SOURCE MATERIAL:
### config.mk
export PLATFORM = sky130hd
export DESIGN_NAME = universal_register
export DESIGN_NICKNAME = d
export VERILOG_FILES = /design/src/rtl/universal_register.sv
export SDC_FILE = /design/constraint.sdc
export NUM_CORES = 1
export LEC_CHECK = 0
export BUFFER_PORTS_ARGS = -buffer_cell sky130_fd_sc_hd__clkbuf_2
export CORE_UTILIZATION = 30
export DETAILED_ROUTE_END_ITERATION = 6
export PLACE_DENSITY = 0.55
export SYNTH_ARGS = -nofsm -noshare
export SYNTH_HDL_FRONTEND = slang
export SYNTH_SLANG_ARGS = --single-unit
### constraint.sdc
create_clock -name c -period 1.5 [get_ports c]
set_input_delay 0.3 -clock c [delete_from_list [all_inputs] [get_ports c]]
set_output_delay 0.3 -clock c [all_outputs]
set_load 0.05 [all_outputs]
### src/rtl/universal_register.sv
// Universal shift register: preset, parallel load, shift left/right and rotate right,
// with a saturating count of shift/rotate operations since the last reset, preset or load.
module universal_register #(
    parameter int               WIDTH     = 8,
    parameter logic [WIDTH-1:0] RESET_VAL = '0
) (
    input  logic                         c,
    input  logic                         r,
    input  logic                         p,
    input  logic                         l,
    input  logic [WIDTH-1:0]             d,
    input  logic [1:0]                   m,
    input  logic                         sir,
    input  logic                         sil,
    output logic [WIDTH-1:0]             q,
    output logic [WIDTH-1:0]             qn,
    output logic                         so,
    output logic [$clog2(WIDTH+1)-1:0]   cnt,
    output logic                         full
);

    localparam int            CW      = $clog2(WIDTH + 1);
    localparam logic [CW-1:0] CNT_MAX = CW'(WIDTH);

    typedef enum logic [1:0] {
        MODE_HOLD = 2'b00,
        MODE_SHR  = 2'b01,
        MODE_SHL  = 2'b10,
        MODE_ROR  = 2'b11
    } mode_t;

    mode_t           mode;
    logic [WIDTH-1:0] q_next;
    logic [CW-1:0]    cnt_next;
    logic             full_next;
    logic             shifting;

    assign mode = mode_t'(m);

    // Priority is preset, then load, then the shift mode; only shifts advance the count.
    always_comb begin
        q_next   = q;
        cnt_next = cnt;
        shifting = 1'b0;
        if (p) begin
            q_next   = '1;
            cnt_next = '0;
        end else if (l) begin
            q_next   = d;
            cnt_next = '0;
        end else begin
            unique case (mode)
                MODE_HOLD: q_next = q;
                MODE_SHR: begin
                    q_next   = {sir, q[WIDTH-1:1]};
                    shifting = 1'b1;
                end
                MODE_SHL: begin
                    q_next   = {q[WIDTH-2:0], sil};
                    shifting = 1'b1;
                end
                MODE_ROR: begin
                    q_next   = {q[0], q[WIDTH-1:1]};
                    shifting = 1'b1;
                end
                default: q_next = q;
            endcase
            if (shifting && (cnt != CNT_MAX)) begin
                cnt_next = cnt + CW'(1);
            end
        end
        full_next = (cnt_next == CNT_MAX);
    end

    always_ff @(posedge c or posedge r) begin
        if (r) begin
            q    <= RESET_VAL;
            cnt  <= '0;
            full <= 1'b0;
        end else begin
            q    <= q_next;
            cnt  <= cnt_next;
            full <= full_next;
        end
    end

    assign qn = ~q;

    // Serial out is the bit that is about to leave the register in the current direction.
    always_comb begin
        so = 1'b0;
        unique case (mode)
            MODE_HOLD: so = 1'b0;
            MODE_SHR:  so = q[0];
            MODE_SHL:  so = q[WIDTH-1];
            MODE_ROR:  so = q[0];
            default:   so = 1'b0;
        endcase
    end

endmodule

# Yosys cells after proc, flatten, opt, wreduce, memory -nomap -nowiden
# Cells that the tools add are included.
classes:
  reduce_logical: 4
  n_shift: 0
  div: 0
  eq_ne: 6
  bitwise_logic: 1
  n_lt_le_gt_ge: 0
  muxes: 10
  add_sub_neg: 1
  multipliers: 0
ops:
  columns: ["cell", "n"]
  rows:
  - ["$pmux W8 S3", 1]
  - ["$mux W8", 2]
  - ["$mux W4", 3]
  - ["$not A8 Y8", 1]
  - ["$add A4 B1 Y4 const B", 1]
  - ["$eq A2 B2 Y1 const B", 2]
  - ["$eq A4 B4 Y1 const B", 1]
  - ["$ne A4 B4 Y1 const B", 1]
  - ["$mux W1", 3]
  - ["$ne A3 B3 Y1 const B", 1]
  - ["$pmux W1 S3", 1]
  - ["$reduce_or A3 Y1", 1]
  - ["$eq A2 B1 Y1 const B", 1]
  - ["$logic_not A2 Y1", 1]
  - ["$reduce_or A2 Y1", 1]
  - ["$logic_and A1 B1 Y1", 1]
totals:
  mem_count: 0
  mem_bits_ro: 0
  output_inout_bits: 22
  mem_bits_rw: 0
  latch_bits: 0
  register_bits: 13
  elab_cells: 25
  inputBits: 16

# Depth between registers and ports, before layout
# Gate-level depths: netlist of run 1.
depth:
  depth_word: 10
  ltp_mapped: 6
  ltp_nobuf: 6

# Least setup slack after synthesis of run 1
# OpenSTA, ideal clock, no wires.
synth_path:
  path_kind: "reg-to-output"
  startpoint: "register q[7]"
  endpoint: "output port so"
  setup_slack_ps: -997
  required_time_ps: 1200
  stages_incl_launch_ff: 3
  n_path_buf: 0
  arrival_ps: 2197
  cell_sequence: "dfrtp_1 inv_1 o21ai_0"
synth_via:
  elab_chain_len: 1
synth_rtl:
  columns: ["item", "line", "rtl"]
  rows:
  - ["start: declaration", "15", "output logic [WIDTH-1:0] q,"]
  - ["start signal: assignment", "81", "q <= q_next;"]
  - ["$pmux W1 S3", "92", "unique case (mode)"]
  - ["end: declaration", "17", "output logic so,"]
# No other way between the ends.

# Worst setup path after layout of run 1
layout_path:
  startpoint: "register cnt[0]"
  endpoint: "register full"
layout_via:
  elab_chain_len: 6
  word_cells_on_any_way: 7
  cone_classes: "1 x add/sub; 2 x eq/ne; 3 x mux; 1 x reduce/logical"
layout_rtl:
  columns: ["item", "line", "rtl"]
  rows:
  - ["start: declaration", "18", "output logic [$clog2(WIDTH+1)-1:0] cnt,"]
  - ["start signal: assignment", "82", "cnt <= cnt_next;"]
  - ["branches (longest 2 deep; another with $add A4 B1 Y4)", null, null]
  - ["$mux W4 (*)", "68", "if (shifting && (cnt != CNT_MAX)) begin"]
  - ["$mux W4 (*)", "48", "end else if (l) begin"]
  - ["$mux W4 (*)", "45", "if (p) begin"]
  - ["named net cnt_next[1]", "34", "logic [CW-1:0] cnt_next;"]
  - ["$eq A4 B4 Y1 (*)", "72", "full_next = (cnt_next == CNT_MAX);"]
  - ["named net full_next", "35", "logic full_next;"]
  - ["end signal: assignment", "83", "full <= full_next;"]
  - ["end: declaration", "19", "output logic full"]
# Mark *: on every way through the listed nets, which the timed path passes.
# A chain may end at the register's enable or synchronous reset.

==> impl_metrics.toml, run 1 <==
[clock_network]
cts.sinks = 13
numCtsBuffers = 3
cts_tree = "built"
clk_pin_slew_ns = 0.07
clk-insertion-delay-late_ns = 0.27
htreeDepth = 1
cts_hold_buf = 0
cts-root-buf = "clkbuf_4"
cts_max_path_buffers = 2

[yosys]
synth_edf_count = 0
synth_top_area_share_pct = 39.76
synth_nets = 105
synth_top_family_by_area = "compound AO/OA/AOI/OAI gates"
synth_fa_ha_area_share_pct = 3.058
synth.area.top_cells = "dfrtp_1 (40%), mux2i_1 (9.8%), o22a_1 (8.6%)"
synth-main-ff-cell = "dfrtp_1"
yosys_warnings = 0
yosys.area_share.simple_pct = 15.75
synth_compound_area_share_pct = 20.49
syn_avg_cell_area_um2 = 9.406
syn_inst = 87
ys_async_sr_fraction_pct = 100.0
synth-xor-area-share_pct = 2.141
synth_area_um2 = 818.3
synth_common_cells = "dfrtp_1 (13), inv_1 (12), nand2_1 (11), mux2i_1 (8), o22a_1 (8)"
ys_types = 27
muxShareOfSynthArea_pct = 9.786
seq_area_frac_synth_pct = 39.76
yosysMostFrequentCell = "dfrtp_1"
yosys_register_bits = 13
synth_top_cell_by_area = "dfrtp_1"

[drt]
top_layer = "met4"
m1WireLength_um = 960
drtPass1Iterations = 4
drtAntennaViolNets = 0
wl_met3_um = 106
dr_wl_met2_um = 842
first_iter_violations = 6
vias_per_cell = 4.696
drt_wl_total_um = 1925
route.vias.total = 742
drc = 0
routedWlPerCell_um = 12.18

[power_and_ir_drop]
power_density_nw_per_um2 = 858.8
power_uw = 938.1
p_clk_share_pct = 22.1
ir_drop_mv = 0.5759
seqPwrFrac_pct = 42.6
p_int_uw = 571.1
p_leak_uw = 0.0005662
p_switching_uw = 366.9
p_sw_share_pct = 39.11
combPwrFrac_pct = 35.4

[placement]
routabilityCongestion = 0.6834
portBuffers = 37
dp_hpwl_um = 1481

[sta]
drv_slew = 0
worst-slew-pin-transition_ns = 0.5116
slew_headroom_pct = 65.86
finalCritPeriodShare_pct = 95.77
min_period_ns = 1.437
fin_skew_ns = 0.001592
finalHoldViolCount = 0
setup_violations = 0
fmax_ghz = 0.6961

[global_route]
antenna_found_initial = 0
grt_pass1_vias = 663
grt_first_pass_wirelength_um = 2939
grt-ovfl-total = 0
grt_max_degree = 18
grtUsageTotal_pct = 14.17

[floorplanning]
initial_core_util_pct = 32.44
rows = 18
ioPinCount = 38
die_w_um = 54.23
die-area_um2 = 2940
die_h_um = 54.23
core_um2 = 2522

[finish]
finish.utilization_pct = 43.30
drive_gt1_share_pct = 45.31
syn2layout_area_growth_pct = 33.49
diodes = 0
finalNetCount = 147

[setup_path]
path_class = "flip-flop to flip-flop"
arrival_ns = 1.60
cp-start-kind = "flip-flop"
crit_fanout = 4
endpoint_kind = "flip-flop"
cp.required_ns = 1.66

[status]
status = "completed"

[job]
drv_cap = 0

[min_path]
hold_path.class = "input pin to asynchronous set/reset pin"
[layout make-up]
type | instances | area (µm²)
fill | 269 | 1430
multi-input combinational | 58 | 430.4
tap | 30 | 37.54
inverter | 12 | 48.80
clock buffer | 4 | 26.28
timing repair buffer | 41 | 217.7
sequential | 13 | 331.6
[sequential cells by signal (all words and copies together), names as in the netlist]
| register | flops |
|---|---|
| q | 8 |
| full | 1 |
| cnt | 4 |
[routing by layer]
metal,global-route usage [%],up-vias
met5,0,-
met4,7.692,0
met3,1.944,2
met2,22.56,25
met1,18.42,335
li1,-,380
[placed cells by master, fill, tap and decap left out]
cell,netlist,layout
xor2_1,1,1
a311oi_1,1,1
nor3_2,1,1
o21ai_4,0,1
o2111a_1,1,1
mux2i_1,8,8
o22ai_2,1,1
buf_4,1,5
clkbuf_1,0,1
o21ai_1,3,3
nand2_2,1,1
nor3_1,2,2
dfrtp_1,13,8
clkbuf_4,0,3
o21ai_0,6,5
ha_1,2,2
inv_1,12,10
nor2b_4,1,1
clkbuf_2,0,36
nand2_1,11,11
nand2b_1,1,1
nor2_1,4,4
clkinvlp_4,0,1
o2111ai_2,1,1
inv_2,0,1
o22a_1,8,8
nor3b_1,1,1
xnor2_1,1,1
dfrtp_2,0,5
and4b_1,1,1
nand2b_2,1,1
a21oi_1,1,1
[worst paths after layout]
kind | endpoint | slack [ns] | startpoint | cells past startpoint
max in group asynchronous | q[6]$_DFFE_PP0P_ | 1.10 | r | 2
max reg2reg | full$_DFF_PP0_ | 0.06 | cnt[0]$_DFF_PP0_ | 6
max | full$_DFF_PP0_ | 0.06 | cnt[0]$_DFF_PP0_ | 6
min | q[1]$_DFFE_PP0P_ | 0.03 | r | 2
min in group c | cnt[0]$_DFF_PP0_ | 0.29 | p | 2
min reg2reg | q[6]$_DFFE_PP0P_ | 0.57 | q[6]$_DFFE_PP0P_ | 1
[power groups by stage]
stage	combinational (µW)	sequential, µW	clock (µW)
floorplan	180	471	0
global placement	330	406	0
detailed placement	331	407	0
CTS	333	399	221
global route	354	404	244
finish	332	399	207
[cell families (layout without fill, tap and decap cells)]
family / Yosys count / after routing
XOR/XNOR: 2 / 2
AO/OA/AOI/OAI: 22 / 22
adder cells (fa/ha/maj): 2 / 2
multiplexers: 8 / 8
flip-flops: 13 / 13
buffers and inverters: 16 / 57
AND/OR/NAND/NOR: 24 / 24
[critical path, stage by stage (launching register included)]
cell and delay (ns):
dfrtp_2 0.44, inv_2 0.07, ha_1 0.13, nand2_1 0.07, o22ai_2 0.16, mux2i_1 0.25
and4b_1 0.21
[metrics by stage]
| stage | cell area, µm² | hold WS (ns) | setup TNS, ns | setup slack, ns | std cells |
|---|---|---|---|---|---|
| floorplan | 838.3 | 0.1767 | -0.1294 | -0.1105 | 87 |
| global placement | 1055 | 0.3431 | 0 | 0.1092 | 153 |
| detailed placement | 1055 | 0.3430 | 0 | 0.09045 | 153 |
| CTS | 1084 | 0.04169 | 0 | 0.02321 | 157 |
| global route | 1092 | 0.05645 | -0.002962 | -0.002962 | 158 |
| finish | 1092 | 0.03009 | 0 | 0.06338 | 158 |
[what timing repair did]
item / in CTS / in global routing
resized for setup: 1 / 2
hold endpoints to repair: 0 / 0
buffers inserted: 0 / 1
setup endpoints to repair: 1 / 2
pin swaps: 0 / 0
Note: power is estimated with default switching activity, not from simulation.
==> run 2, diff against run 1 <==
--- a/config.mk
+++ b/config.mk
@@ -7,8 +7,9 @@
 export LEC_CHECK = 0
 export BUFFER_PORTS_ARGS = -buffer_cell sky130_fd_sc_hd__clkbuf_2
 export CORE_UTILIZATION = 30
+export CTS_CLUSTER_SIZE = 30
 export DETAILED_ROUTE_END_ITERATION = 6
-export PLACE_DENSITY = 0.55
+export PLACE_DENSITY = 0.57
 export SYNTH_ARGS = -nofsm -noshare
 export SYNTH_HDL_FRONTEND = slang
 export SYNTH_SLANG_ARGS = --single-unit
==> constraint.sdc (replaced) <==
create_clock -name c -period 1.2 [get_ports c]
set_input_delay 0.24 -clock c [delete_from_list [all_inputs] [get_ports c]]
set_output_delay 0.24 -clock c [all_outputs]
set_load 0.05 [all_outputs]
==> impl_metrics.toml, run 2 (synthesis results as in run 1) <==
[floorplanning]
die_w_um = 54.23
initial_core_util_pct = 32.44
die-area_um2 = 2940
core_um2 = 2522
ioPinCount = 38
rows = 18
die_h_um = 54.23

[setup_path]
cp-start-kind = "flip-flop"
timing.rr.start = "cnt[0]$_DFF_PP0_"
cp_slowest_cell = "dfrtp_2"
regToRegSetupSlack_ns = -0.21
path_class = "flip-flop to flip-flop"
cpPeakStageDelay_ns = 0.43
cp.required_ns = 1.41
crit_buf_inv = 2
arrival_ns = 1.62
crit_family = "flip-flops"
endpoint_kind = "flip-flop"
cp_num_cells = 7
cp_cell_sequence = "inv_2, ha_4, nand2_4, o22ai_4, buf_4, xnor2_1, and4b_1"
cp-startpoint = "cnt[0]$_DFF_PP0_"
endpoint = "full$_DFF_PP0_"
reg2reg_to = "full$_DFF_PP0_"
ff2ff_path_depth = 7
crit_fanout = 3

[finish]
top_regs = "q: 8 flops, cnt: 4 flops, full: 1 flops"
layout_commonest_cell = "buf_4"
largest_reg_flops = 8
layout_common_cells = "buf_4 (28), clkbuf_2 (18), dfrtp_2 (11)"
regMostFlops = "q"
syn2layout_area_growth_pct = 85.93
finalNetCount = 171
diodes = 0
drive_gt1_share_pct = 65.13

[drt]
drtPass1Iterations = 4
drc = 0
first_iter_violations = 10
routedWlPerCell_um = 13.09
drt_wl_total_um = 2383
route.vias.total = 877
drtAntennaViolNets = 0
vias_per_cell = 4.819

[min_path]
hold_path.startpoint = "p"
hold_path.class = "input pin to flip-flop"

[sta]
fin_skew_ns = 0.001320
finalCritPeriodShare_pct = 117.9
slew_headroom_pct = 65.44
worst-slew-pin-transition_ns = 0.5178
holdWs_ns = 0.2702
finalHoldViolCount = 0
rsz0062_at_grt = "true"
fin_ws_ns = -0.2150
drv_slew = 0
setup_violations = 11
fmax_ghz = 0.7067
min_period_ns = 1.415

[job]
drv_cap = 0

[placement]
pre_cts_slack_ns = -0.2186
routabilityCongestion = 0.7034
portBuffers = 37
dp_hpwl_um = 1608

[clock_network]
clk-insertion-delay-late_ns = 0.27
cts-root-buf = "clkbuf_4"
cts_tree = "built"
cts.sinks = 13
numCtsBuffers = 3
htreeDepth = 1
cts_max_path_buffers = 2
clk_pin_slew_ns = 0.08

[global_route]
grt-ovfl-total = 0
grt_pass1_vias = 773
grtUsageTotal_pct = 16.27
antenna_found_initial = 0
grt_first_pass_wirelength_um = 3401
grt_max_degree = 16

[status]
status = "finished with violations"
violations = "setup timing"

[power_and_ir_drop]
p_leak_uw = 0.0007403
ir_drop_mv = 0.8882
power_density_nw_per_um2 = 900.6
## run 2: cell types whose count changed in the layout (fill, tap and decap cells not counted), sizes merged
cell,before,now
buf,5,39
clkbuf,40,29
dlygate4sd3,0,1
## run 2: worst register-to-register path: cells and delay by family, from the launching register on
| kind | cells | cell delay (ns) |
|---|---|---|
| XOR/XNOR | 1 | 0.14 |
| adder cells (fa/ha/maj) | 1 | 0.14 |
| AO/OA/AOI/OAI | 1 | 0.13 |
| buffers and inverters | 2 | 0.23 |
| AND/OR/NAND/NOR | 2 | 0.29 |
| flip-flops | 1 | 0.43 |
## run 2: report_power, final
| part | switching (µW) | internal (µW) | leakage, µW |
|---|---|---|---|
| sequential | 30.4 | 467 | 0.000140 |
| combinational | 339 | 265 | 0.000585 |
| clock | 140 | 129 | 0.0000150 |
## run 2: worst min path at each step
stage,endpoint,cells past startpoint
global placement,cnt[3]$_DFF_PP0_,2
detailed placement,cnt[3]$_DFF_PP0_,2
floorplan,cnt[3]$_DFF_PP0_,1
global route,cnt[2]$_DFF_PP0_,3
CTS,cnt[0]$_DFF_PP0_,3
finish,cnt[2]$_DFF_PP0_,3
## run 2: stage by stage
stage	setup TNS (ns)	utilization (%)	cells	area [µm²]	power, µW
after floorplan	-1.176	-	87	867.1	822.2
after global placement	-0.7033	45.93	163	1159	950.1
after detailed placement	-0.9428	45.93	163	1159	955.6
after CTS	-0.8684	57.29	175	1445	1340
after global routing	-1.402	60.32	182	1521	1434
final	-0.9102	60.32	182	1521	1370
## run 2: layout make-up
cell class	instances	area (µm²)
Tap cell	30	37.54
Multi-Input combinational cell	58	476.7
Fill cell	218	1001
Sequential cell	13	339.1
Timing Repair Buffer	65	593.1
Clock buffer	4	26.28
Inverter	12	48.80
## run 2: metal layers
layer	global-route usage [%]	wire, µm	up-vias	share of wire, %
met3	1.667	104	4	4.4
met5	0	0	-	0
met4	5.128	25	0	1.0
li1	-	-	429	-
met1	21.12	1082	414	45
met2	28.05	1171	30	49
## run 2: repair_timing
action / in CTS / in global routing
hold buffers: 1 / 0
hold endpoints to repair: 13 / 0
buffers inserted: 7 / 8
setup endpoints to repair: 23 / 20
gates resized for setup: 43 / 21
pin swaps: 1 / 1
==> run 3, diff against run 2 <==
--- a/config.mk
+++ b/config.mk
@@ -9,7 +9,6 @@
 export CORE_UTILIZATION = 30
 export CTS_CLUSTER_SIZE = 30
 export DETAILED_ROUTE_END_ITERATION = 6
-export PLACE_DENSITY = 0.57
 export SYNTH_ARGS = -nofsm -noshare
 export SYNTH_HDL_FRONTEND = slang
 export SYNTH_SLANG_ARGS = --single-unit
==> impl_metrics.toml, run 3 (synthesis results as in run 1) <==
[finish]
layout_commonest_cell = "buf_4"
regMostFlops = "q"
finalNetCount = 167
layout_common_cells = "buf_4 (23), clkbuf_2 (17), dfrtp_2 (12)"
finish.utilization_pct = 58.63
diodes = 0
top_regs = "q: 8 flops, cnt: 4 flops, full: 1 flops"
largest_reg_flops = 8
final_cell_area_um2 = 1479
syn2layout_area_growth_pct = 80.73
drive_gt1_share_pct = 64.19

[clock_network]
cts.sinks = 13
htreeDepth = 1
clk-insertion-delay-late_ns = 0.28
clk_pin_slew_ns = 0.07
cts_max_path_buffers = 2
cts-root-buf = "clkbuf_4"
cts_tree = "built"
numCtsBuffers = 3

[setup_path]
cp_cell_sequence = "inv_2, ha_4, nand2_4, o22ai_4, mux2i_2, and4b_1"
ff2ff_path_depth = 6
timing.rr.start = "cnt[0]$_DFF_PP0_"
arrival_ns = 1.56
endpoint_kind = "flip-flop"
cp-startpoint = "cnt[0]$_DFF_PP0_"
reg2reg_to = "full$_DFF_PP0_"
path_class = "flip-flop to flip-flop"
cpPeakStageDelay_ns = 0.43
cp_num_cells = 6
crit_family = "flip-flops"
cp_slowest_cell = "dfrtp_2"
cp-start-kind = "flip-flop"
crit_buf_inv = 1
regToRegSetupSlack_ns = -0.19
crit_fanout = 3
endpoint = "full$_DFF_PP0_"
cp.required_ns = 1.37

[floorplanning]
die_h_um = 54.23
ioPinCount = 38
die-area_um2 = 2940
rows = 18
core_um2 = 2522
die_w_um = 54.23
initial_core_util_pct = 32.44

[sta]
worst-slew-pin-transition_ns = 0.5141
fin_skew_ns = 0.007584
min_period_ns = 1.395
fin_ws_ns = -0.1948
finalCritPeriodShare_pct = 116.2
slew_headroom_pct = 65.69
fmax_ghz = 0.7169
setup_violations = 8
rsz0062_at_grt = "true"
fin_setup_tns_ns = -0.5715
drv_slew = 0
finalHoldViolCount = 0

[drt]
drt_wl_total_um = 2175
drtPass1Iterations = 4
route.vias.total = 866
routedWlPerCell_um = 12.22
drtAntennaViolNets = 0
drc = 0
first_iter_violations = 5
vias_per_cell = 4.865

[power_and_ir_drop]
power_density_nw_per_um2 = 926.9
ir_drop_mv = 0.7659
p_leak_uw = 0.0007125
power_uw = 1371

[placement]
portBuffers = 37
dp_hpwl_um = 1595
post_dp_cell_area_um2 = 1171
routabilityCongestion = 0.7392
pre_cts_slack_ns = -0.1976

[global_route]
grtUsageTotal_pct = 16.49
grt-ovfl-total = 0
grt_pass1_vias = 790
grt_max_degree = 17
grt_first_pass_wirelength_um = 3450
antenna_found_initial = 0

[status]
status = "finished with violations"
violations = "setup timing"

[min_path]
hold_path.class = "input pin to flip-flop"

[job]
drv_cap = 0
run 3: area by class of cell:
cell class	instances	area [µm²]
Sequential cell	13	340.3
Clock buffer	4	26.28
Inverter	12	48.80
Multi-Input combinational cell	58	475.5
Timing Repair Buffer	61	550.5
Fill cell	230	1044
Tap cell	30	37.54
run 3: worst min-delay path by stage:
stage | startpoint | endpoint | cells past startpoint
after global placement | r | cnt[3]$_DFF_PP0_ | 2
final | l | cnt[2]$_DFF_PP0_ | 3
after floorplan | r | cnt[3]$_DFF_PP0_ | 1
after global routing | l | cnt[2]$_DFF_PP0_ | 3
after CTS | l | cnt[2]$_DFF_PP0_ | 3
after detailed placement | r | cnt[3]$_DFF_PP0_ | 2
run 3: power breakdown:
group | switching, µW | total (µW) | internal (µW)
logic | 338 | 601 | 264
registers | 28.6 | 496 | 467
clock network | 145 | 274 | 129
run 3: worst register-to-register path, delay by kind of cell, from the launching register on:
kind | cells | cell delay, ns
DFF | 1 | 0.43
and+or+nand+nor | 2 | 0.26
muxes | 1 | 0.25
AOI/OAI and AO/OA | 1 | 0.14
adders and majority gates | 1 | 0.13
buffers and inverters | 1 | 0.08
run 3: stage by stage:
stage | hold slack, ns | std cells
3_5_place_dp | 0.2844 | 163
2_1_floorplan | 0.1162 | 87
5_1_grt | 0.2623 | 178
3_3_place_gp | 0.2847 | 163
4_1_cts | 0.2521 | 177
6_report | 0.2574 | 178
run 3: timing repair:
| action | in CTS | in global routing |
|---|---|---|
| endpoints found under the setup margin | 22 | 22 |
| setup buffers | 9 | 1 |
| hold buffers | 1 | 0 |
| endpoints found under the hold margin | 13 | 0 |
| resized for setup | 39 | 18 |
| pin swaps | 1 | 1 |
run 3: per-layer routing:
metal,GRT usage [%],vias up,share of wire [%]
met2,27.44,34,48
li1,-,426,-
met1,21.43,402,45
met5,0,-,0
met4,6.838,0,1.1
met3,1.944,4,5.8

YOUR OBJECTIVE: Your answer should be all lines from the data that contain "diff".

EXPECTED ANSWER:
==> run 2, diff against run 1 <==
==> run 3, diff against run 2 <==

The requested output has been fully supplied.